▶ [Task prompt] Below are the records. Retype exactly the lines between the lines holding "4.643 | 0.06 |" and "4.688 | 0.05 |", inclusive.

------------------------------------

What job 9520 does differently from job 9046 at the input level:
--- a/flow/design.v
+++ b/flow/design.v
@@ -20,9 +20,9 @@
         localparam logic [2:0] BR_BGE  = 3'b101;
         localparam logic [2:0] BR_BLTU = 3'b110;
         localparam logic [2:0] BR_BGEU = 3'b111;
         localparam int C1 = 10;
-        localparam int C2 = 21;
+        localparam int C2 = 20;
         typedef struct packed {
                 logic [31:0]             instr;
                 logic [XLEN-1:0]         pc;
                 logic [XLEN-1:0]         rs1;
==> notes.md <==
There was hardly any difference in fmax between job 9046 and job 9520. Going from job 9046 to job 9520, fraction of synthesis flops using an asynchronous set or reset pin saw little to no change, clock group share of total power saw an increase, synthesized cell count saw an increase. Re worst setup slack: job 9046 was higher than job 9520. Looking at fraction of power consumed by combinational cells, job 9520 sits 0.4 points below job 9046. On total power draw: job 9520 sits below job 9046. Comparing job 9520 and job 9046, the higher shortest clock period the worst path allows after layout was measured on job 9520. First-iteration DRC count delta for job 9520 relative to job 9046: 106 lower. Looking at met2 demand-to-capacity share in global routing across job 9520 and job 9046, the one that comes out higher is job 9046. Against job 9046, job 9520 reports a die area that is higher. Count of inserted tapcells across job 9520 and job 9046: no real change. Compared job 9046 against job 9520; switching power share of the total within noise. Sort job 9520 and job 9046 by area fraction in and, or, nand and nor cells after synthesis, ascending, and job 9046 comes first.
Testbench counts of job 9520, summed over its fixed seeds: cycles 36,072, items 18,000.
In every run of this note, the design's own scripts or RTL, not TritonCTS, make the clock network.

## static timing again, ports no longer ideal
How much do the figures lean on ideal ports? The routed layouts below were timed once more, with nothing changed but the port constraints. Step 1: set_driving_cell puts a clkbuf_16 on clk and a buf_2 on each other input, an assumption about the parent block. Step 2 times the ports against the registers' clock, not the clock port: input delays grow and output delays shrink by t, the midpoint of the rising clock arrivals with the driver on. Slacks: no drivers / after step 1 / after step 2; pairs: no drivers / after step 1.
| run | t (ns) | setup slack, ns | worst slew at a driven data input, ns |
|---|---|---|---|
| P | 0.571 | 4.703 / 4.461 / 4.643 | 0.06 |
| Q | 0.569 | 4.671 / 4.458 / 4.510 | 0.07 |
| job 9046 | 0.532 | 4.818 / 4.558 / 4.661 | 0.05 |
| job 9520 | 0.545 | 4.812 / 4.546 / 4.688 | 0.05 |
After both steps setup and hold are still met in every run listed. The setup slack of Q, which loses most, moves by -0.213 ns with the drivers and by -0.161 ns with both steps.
This is an optimization exercise on Yosys and OpenROAD, whose aim is small area, not a production implementation. At most, simulation tests tie the RTL to the original design; equivalence was not proved.

== the baseline ==
==> module decode_hazard_stage, before the edit <==
module decode_hazard_stage #(
    parameter int DATA_W    = 32,
    parameter int REG_COUNT = 32,
    parameter int NPC_W     = 32,
    localparam int REG_AW   = $clog2(REG_COUNT)
) (
    input  logic              clk,
    input  logic              rst,
    input  logic              wb_reg_write,
    input  logic [REG_AW-1:0] wb_write_reg_location,
    input  logic [DATA_W-1:0] mem_wb_write_data,
    input  logic [31:0]       if_id_instr,
    input  logic [NPC_W-1:0]  if_id_npc,
    input  logic              flush,
    output logic              hazard_stall,
    output logic [1:0]        id_ex_wb,
    output logic [2:0]        id_ex_mem,
    output logic [3:0]        id_ex_execute,
    output logic [NPC_W-1:0]  id_ex_npc,
    output logic [DATA_W-1:0] id_ex_readdat1,
    output logic [DATA_W-1:0] id_ex_readdat2,
    output logic [DATA_W-1:0] id_ex_sign_ext,
    output logic [4:0]        id_ex_instr_bits_2521,
    output logic [4:0]        id_ex_instr_bits_2016,
    output logic [4:0]        id_ex_instr_bits_1511
);
    localparam logic [5:0] OP_RTYPE = 6'b000000;
    localparam logic [5:0] OP_LW    = 6'b100011;
    localparam logic [5:0] OP_SW    = 6'b101011;
    localparam logic [5:0] OP_BEQ   = 6'b000100;
    localparam logic [5:0] OP_ADDI  = 6'b001000;
    logic [DATA_W-1:0] regs [1:REG_COUNT-1];
    logic [DATA_W-1:0] wdata;
    logic [REG_COUNT-1:1] wen;
    logic [5:0] opcode;
    logic [4:0] f_rs, f_rt, f_rd;
    logic [8:0] ctrl;
    logic       uses_rt;
    assign opcode = if_id_instr[31:26];
    assign f_rs   = if_id_instr[25:21];
    assign f_rt   = if_id_instr[20:16];
    assign f_rd   = if_id_instr[15:11];
    assign wdata = mem_wb_write_data & {DATA_W{~rst}};
    always_comb begin
        for (int i = 1; i < REG_COUNT; i++)
            wen[i] = rst | (wb_reg_write && wb_write_reg_location == i);
    end
    always_ff @(posedge clk) begin
        for (int i = 1; i < REG_COUNT; i++)
            if (wen[i]) regs[i] <= wdata;
    end
    logic [REG_COUNT-1:1] sel1, sel2;
    always_comb begin
        for (int i = 1; i < REG_COUNT; i++) begin
            sel1[i] = (id_ex_instr_bits_2521 == i);
            sel2[i] = (id_ex_instr_bits_2016 == i);
        end
    end
    for (genvar b = 0; b < DATA_W; b++) begin : g_rd
        logic [REG_COUNT-1:1] col;
        for (genvar i = 1; i < REG_COUNT; i++) begin : g_col
            assign col[i] = regs[i][b];
        end
        dhs_rd_bit u_rd1 (.d(col), .s(sel1), .y(id_ex_readdat1[b]));
        dhs_rd_bit u_rd2 (.d(col), .s(sel2), .y(id_ex_readdat2[b]));
    end
    always_comb begin
        case (opcode)
            OP_RTYPE: ctrl = {2'b10, 3'b000, 4'b1100};
            OP_LW:    ctrl = {2'b11, 3'b010, 4'b0001};
            OP_SW:    ctrl = {2'b00, 3'b001, 4'b0001};
            OP_BEQ:   ctrl = {2'b00, 3'b100, 4'b0010};
            OP_ADDI:  ctrl = {2'b10, 3'b000, 4'b0001};
            default:  ctrl = '0;
        endcase
    end
    assign uses_rt = (opcode == OP_RTYPE) || (opcode == OP_SW) || (opcode == OP_BEQ);
    assign hazard_stall = !rst && !flush && id_ex_mem[1] &&
                          (id_ex_instr_bits_2016 != 5'd0) &&
                          ((id_ex_instr_bits_2016 == f_rs) ||
                           ((id_ex_instr_bits_2016 == f_rt) && uses_rt));
    always_ff @(posedge clk) begin
        if (rst) begin
            id_ex_wb              <= '0;
            id_ex_mem             <= '0;
            id_ex_execute         <= '0;
            id_ex_npc             <= '0;
            id_ex_sign_ext        <= '0;
            id_ex_instr_bits_2521 <= '0;
            id_ex_instr_bits_2016 <= '0;
            id_ex_instr_bits_1511 <= '0;
        end else begin
            if (flush || hazard_stall) begin
                id_ex_wb      <= '0;
                id_ex_mem     <= '0;
                id_ex_execute <= '0;
            end else begin
                id_ex_wb      <= ctrl[8:7];
                id_ex_mem     <= ctrl[6:4];
                id_ex_execute <= ctrl[3:0];
            end
            id_ex_npc             <= if_id_npc;
            id_ex_sign_ext        <= {{(DATA_W-16){if_id_instr[15]}}, if_id_instr[15:0]};
            id_ex_instr_bits_2521 <= f_rs;
            id_ex_instr_bits_2016 <= f_rt;
            id_ex_instr_bits_1511 <= f_rd;
        end
    end
endmodule
Settings: LEC_CHECK=0, CAP_MARGIN=10, CORE_MARGIN=2, CORE_UTILIZATION=70, PLACE_DENSITY=0.75, SLEW_MARGIN=10, SYNTH_HIERARCHICAL=1; clock period 5.0 ns.
standard.sh (not shown) runs the stock make flow with config.mk's settings and CLKGATE_MAP_FILE= SYNTH_SCRIPT=/design/flow/synth_recipe.tcl, a recipe that flattens the netlist after the stock synthesis.
==> flow/flow/run.sh <==
#!/bin/bash
# Standard ORFS layout with two changes:
#  - plain buf_1 cells (instead of the default delay cell) on the ports;
#  - clock tree from clkbuf_16 in sink clusters of up to 30 sinks, no dummy loads.
set -o pipefail
export BUFFER_PORTS_ARGS="-buffer_cell sky130_fd_sc_hd__buf_1"
export CTS_ARGS="-sink_clustering_enable -repair_clock_nets -dont_use_dummy_load -buf_list sky130_fd_sc_hd__clkbuf_16 -sink_clustering_size 30 -sink_clustering_max_diameter 60"
bash standard.sh > standard.log 2>&1
Per the final summary, the baseline finished and its layout is clean on timing, DRC and antenna.
This is an optimization exercise on Yosys and OpenROAD, whose aim is small area, a short achievable clock period and few clock cycles per item, not a production implementation. The RTL of this run was laid out without a check of its function. Power is estimated from default activity; no workload was simulated.

==> design/flow/design.v <==
module mul_div_unit #(
    parameter int WIDTH = 64
) (
    input  logic             Clk,
    input  logic             Reset,
    input  logic             Start,
    input  logic [2:0]       Op,
    input  logic [WIDTH-1:0] BusA,
    input  logic [WIDTH-1:0] BusB,
    input  logic [4:0]       DestReg,
    output logic             Busy,
    output logic             Done,
    output logic [WIDTH-1:0] Result,
    output logic [4:0]       RW,
    output logic             RegWr
);
    localparam int CW = $clog2(WIDTH);        
    localparam int LW = CW + 1;               
    localparam logic [2:0] OP_MUL   = 3'b000;
    localparam logic [2:0] OP_UMULH = 3'b001;
    localparam logic [2:0] OP_SMULH = 3'b010;
    localparam logic [2:0] OP_UDIV  = 3'b011;
    localparam logic [2:0] OP_SDIV  = 3'b100;
    function automatic logic [CW-1:0] topbit(input logic [WIDTH-1:0] v);
        logic [CW-1:0] n;
        n = '0;
        for (int i = 0; i < WIDTH; i++) if (v[i]) n = i;
        topbit = n;
    endfunction
    function automatic logic ones_run(input logic [WIDTH-1:0] v);
        logic r;
        r = 1'b1;
        for (int i = 0; i < WIDTH - 1; i++) if (v[i+1] && !v[i]) r = 1'b0;
        ones_run = r;
    endfunction
    logic             r_busy;      
    logic             r_done;      
    logic             r_fix;       
    logic             r_div;       
    logic             r_negq;      
    logic             r_selhi;     
    logic             r_swap;      
    logic             r_msg;       
    logic             r_inv;       
    logic             r_ax;        
    logic             r_ay;        
    logic             r_e;         
    logic [CW-1:0]    r_cnt;       
    logic [4:0]       r_rw;
    logic [WIDTH-1:0] r_x;         
    logic [WIDTH-1:0] r_y;         
    logic [WIDTH-1:0] r_lo;        
    logic [WIDTH-1:0] r_hi;        
    logic             w_is_mul, w_is_div, w_is_rsv, w_msgn, w_dsgn;
    logic             w_sa, w_sb, w_nza, w_nzb;
    logic [WIDTH-1:0] w_va, w_vb;
    logic [CW-1:0]    w_ta, w_tb;
    logic [LW-1:0]    w_ma, w_mb;           
    logic [LW-1:0]    w_da, w_db;           
    logic             w_swap;
    logic [LW-1:0]    w_steps;
    logic             w_zero;
    logic             w_first_neg;          
    logic [WIDTH-1:0] w_x0;
    assign w_is_mul = (Op == OP_MUL) || (Op == OP_UMULH) || (Op == OP_SMULH);
    assign w_is_div = (Op == OP_UDIV) || (Op == OP_SDIV);
    assign w_is_rsv = !w_is_mul && !w_is_div;
    assign w_msgn   = (Op == OP_MUL) || (Op == OP_SMULH);
    assign w_dsgn   = (Op == OP_SDIV);
    assign w_sa  = (w_msgn || w_dsgn) && BusA[WIDTH-1];
    assign w_sb  = (w_msgn || w_dsgn) && BusB[WIDTH-1];
    assign w_va  = BusA ^ {WIDTH{w_sa}};
    assign w_vb  = BusB ^ {WIDTH{w_sb}};
    assign w_nza = |w_va;
    assign w_nzb = |w_vb;
    assign w_ta  = topbit(w_va);
    assign w_tb  = topbit(w_vb);
    assign w_ma = w_nza ? ({1'b0, w_ta} + 1'b1 + w_sa) : {{CW{1'b0}}, w_sa};
    assign w_mb = w_nzb ? ({1'b0, w_tb} + 1'b1 + w_sb) : {{CW{1'b0}}, w_sb};
    assign w_da = w_nza ? ({1'b0, w_ta} + 1'b1 + (w_sa && ones_run(w_va))) : {{CW{1'b0}}, w_sa};
    assign w_db = w_nzb ? ({1'b0, w_tb} + 1'b1 + (w_sb && ones_run(w_vb))) : {{CW{1'b0}}, w_sb};
    assign w_swap      = w_is_mul && (w_mb < w_ma);
    assign w_steps     = w_is_div ? w_da : (w_swap ? w_mb : w_ma);
    assign w_zero      = w_is_rsv || (w_steps == '0) || (w_is_div && (w_db == '0 || w_da < w_db));
    assign w_first_neg = w_swap ? w_sb : w_sa;
    assign w_x0        = (w_dsgn && BusA[WIDTH-1]) ? (~BusA + 1'b1) : BusA;
    logic             w_bit;
    logic [WIDTH-1:0] w_add_a, w_add_b;
    logic             w_cin;
    logic [WIDTH:0]   w_sum;
    logic             w_c, w_ge;
    logic [WIDTH-1:0] w_h, w_hi_mul, w_lo_div;
    logic             w_last;
    logic             w_nbit;
    assign w_add_a = r_fix ? '0 : {r_lo[WIDTH-2:0], r_div & r_bit_unused_guard};
    assign w_add_b = r_fix ? ~r_hi
                   : (((r_x & {WIDTH{r_ax}}) | (r_y & {WIDTH{r_ay}})) ^ {WIDTH{r_inv}});
    assign w_cin   = r_fix || r_inv;
    logic [WIDTH-1:0] w_g [CW+1];
    logic [WIDTH-1:0] w_p [CW+1];
    logic [WIDTH-1:0] w_p0;
    always_comb begin
        w_p0    = w_add_a ^ w_add_b;
        w_g[0]  = w_add_a & w_add_b;
        w_p[0]  = w_p0;
        w_g[0][0] = w_g[0][0] | (w_p0[0] & w_cin);
        for (int l = 0; l < CW; l++) begin
            w_g[l+1] = w_g[l];
            w_p[l+1] = w_p[l];
            for (int i = 0; i < WIDTH; i++) begin
                if ((i >> l) & 1) begin
                    w_g[l+1][i] = w_g[l][i] | (w_p[l][i] & w_g[l][((i >> l) << l) - 1]);
                    w_p[l+1][i] = w_p[l][i] & w_p[l][((i >> l) << l) - 1];
                end
            end
        end
    end
    assign w_sum = {w_g[CW][WIDTH-1], w_p0 ^ {w_g[CW][WIDTH-2:0], w_cin}};
    assign w_c     = w_sum[WIDTH];
    assign w_ge     = r_lo[WIDTH-1] || w_c;
    assign w_lo_div = w_ge ? w_sum[WIDTH-1:0] : w_add_a;
    assign w_h      = {r_hi[WIDTH-2:0], r_lo[WIDTH-1]};
    logic [WIDTH-1:0] w_ht, w_hm;
    always_comb begin
        w_ht = w_h ^ {WIDTH{r_e}};
        w_hm[0] = 1'b1;
        for (int i = 1; i < WIDTH; i++) w_hm[i] = w_hm[i-1] & w_ht[i-1];
    end
    assign w_hi_mul = w_h ^ (w_hm & {WIDTH{w_c ^ r_e}});
    assign w_last = (r_cnt == '0);
    assign w_nbit = !w_last && (r_swap ? r_y[r_cnt - 1'b1] : r_x[r_cnt - 1'b1]);
    always_ff @(posedge Clk or posedge Reset) begin
        if (Reset) begin
            r_busy <= 1'b0;
            r_done <= 1'b0;
        end else if (!r_busy) begin
            r_done <= Start && w_zero;
            r_busy <= Start && !w_zero;
        end else if (r_fix || (w_last && !r_negq)) begin
            r_busy <= 1'b0;
            r_done <= 1'b1;
        end
    end
    always_ff @(posedge Clk) begin
        if (!r_busy) begin
            if (Start) begin
                r_rw    <= DestReg;
                r_fix   <= 1'b0;
                r_div   <= w_is_div;
                r_negq  <= w_dsgn && (w_sa ^ w_sb);
                r_selhi <= !(w_is_mul && Op == OP_MUL);
                r_swap  <= w_swap;
                r_msg   <= w_msgn;
                r_cnt   <= w_steps[CW-1:0] - 1'b1;
                r_x     <= w_x0;
                r_y     <= BusB;
                r_ax    <= w_is_mul && w_swap;
                r_ay    <= w_is_div || !w_swap;
                r_inv   <= w_is_div ? !w_sb : w_first_neg;
                r_e     <= w_is_mul && (w_msgn && (w_swap ? BusA[WIDTH-1] : BusB[WIDTH-1])) ^ w_first_neg;
            end
        end else if (r_fix) begin
            r_selhi <= 1'b0;
        end else begin
            r_cnt <= r_cnt - 1'b1;
            if (!r_div) begin
                r_ax  <= r_swap && w_nbit;
                r_ay  <= !r_swap && w_nbit;
                r_inv <= 1'b0;
                r_e   <= w_nbit && r_msg && (r_swap ? r_x[WIDTH-1] : r_y[WIDTH-1]);
            end
            if (w_last) r_fix <= r_negq;
        end
    end
    logic r_dbit;
    always_ff @(posedge Clk) begin
        if (!r_busy) r_dbit <= 1'b1;
        else         r_dbit <= w_nbit;
    end
    wire r_bit_unused_guard = r_dbit;
    always_ff @(posedge Clk) begin
        if (!r_busy) begin
            r_lo <= '0;
            r_hi <= '0;
        end else if (r_fix) begin
            r_lo <= w_sum[WIDTH-1:0];
        end else if (r_div) begin
            r_lo <= w_lo_div;
            r_hi <= {r_hi[WIDTH-2:0], w_ge};
        end else begin
            r_lo <= w_sum[WIDTH-1:0];
            r_hi <= w_hi_mul;
        end
    end
    assign Busy   = r_busy;
    assign Done   = r_done;
    assign Result = r_selhi ? r_hi : r_lo;
    assign RW     = r_rw;
    assign RegWr  = r_done && (r_rw != 5'd31);
endmodule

------------------------------------

▶ [Answer section]
| P | 0.571 | 4.703 / 4.461 / 4.643 | 0.06 |
| Q | 0.569 | 4.671 / 4.458 / 4.510 | 0.07 |
| job 9046 | 0.532 | 4.818 / 4.558 / 4.661 | 0.05 |
| job 9520 | 0.545 | 4.812 / 4.546 / 4.688 | 0.05 |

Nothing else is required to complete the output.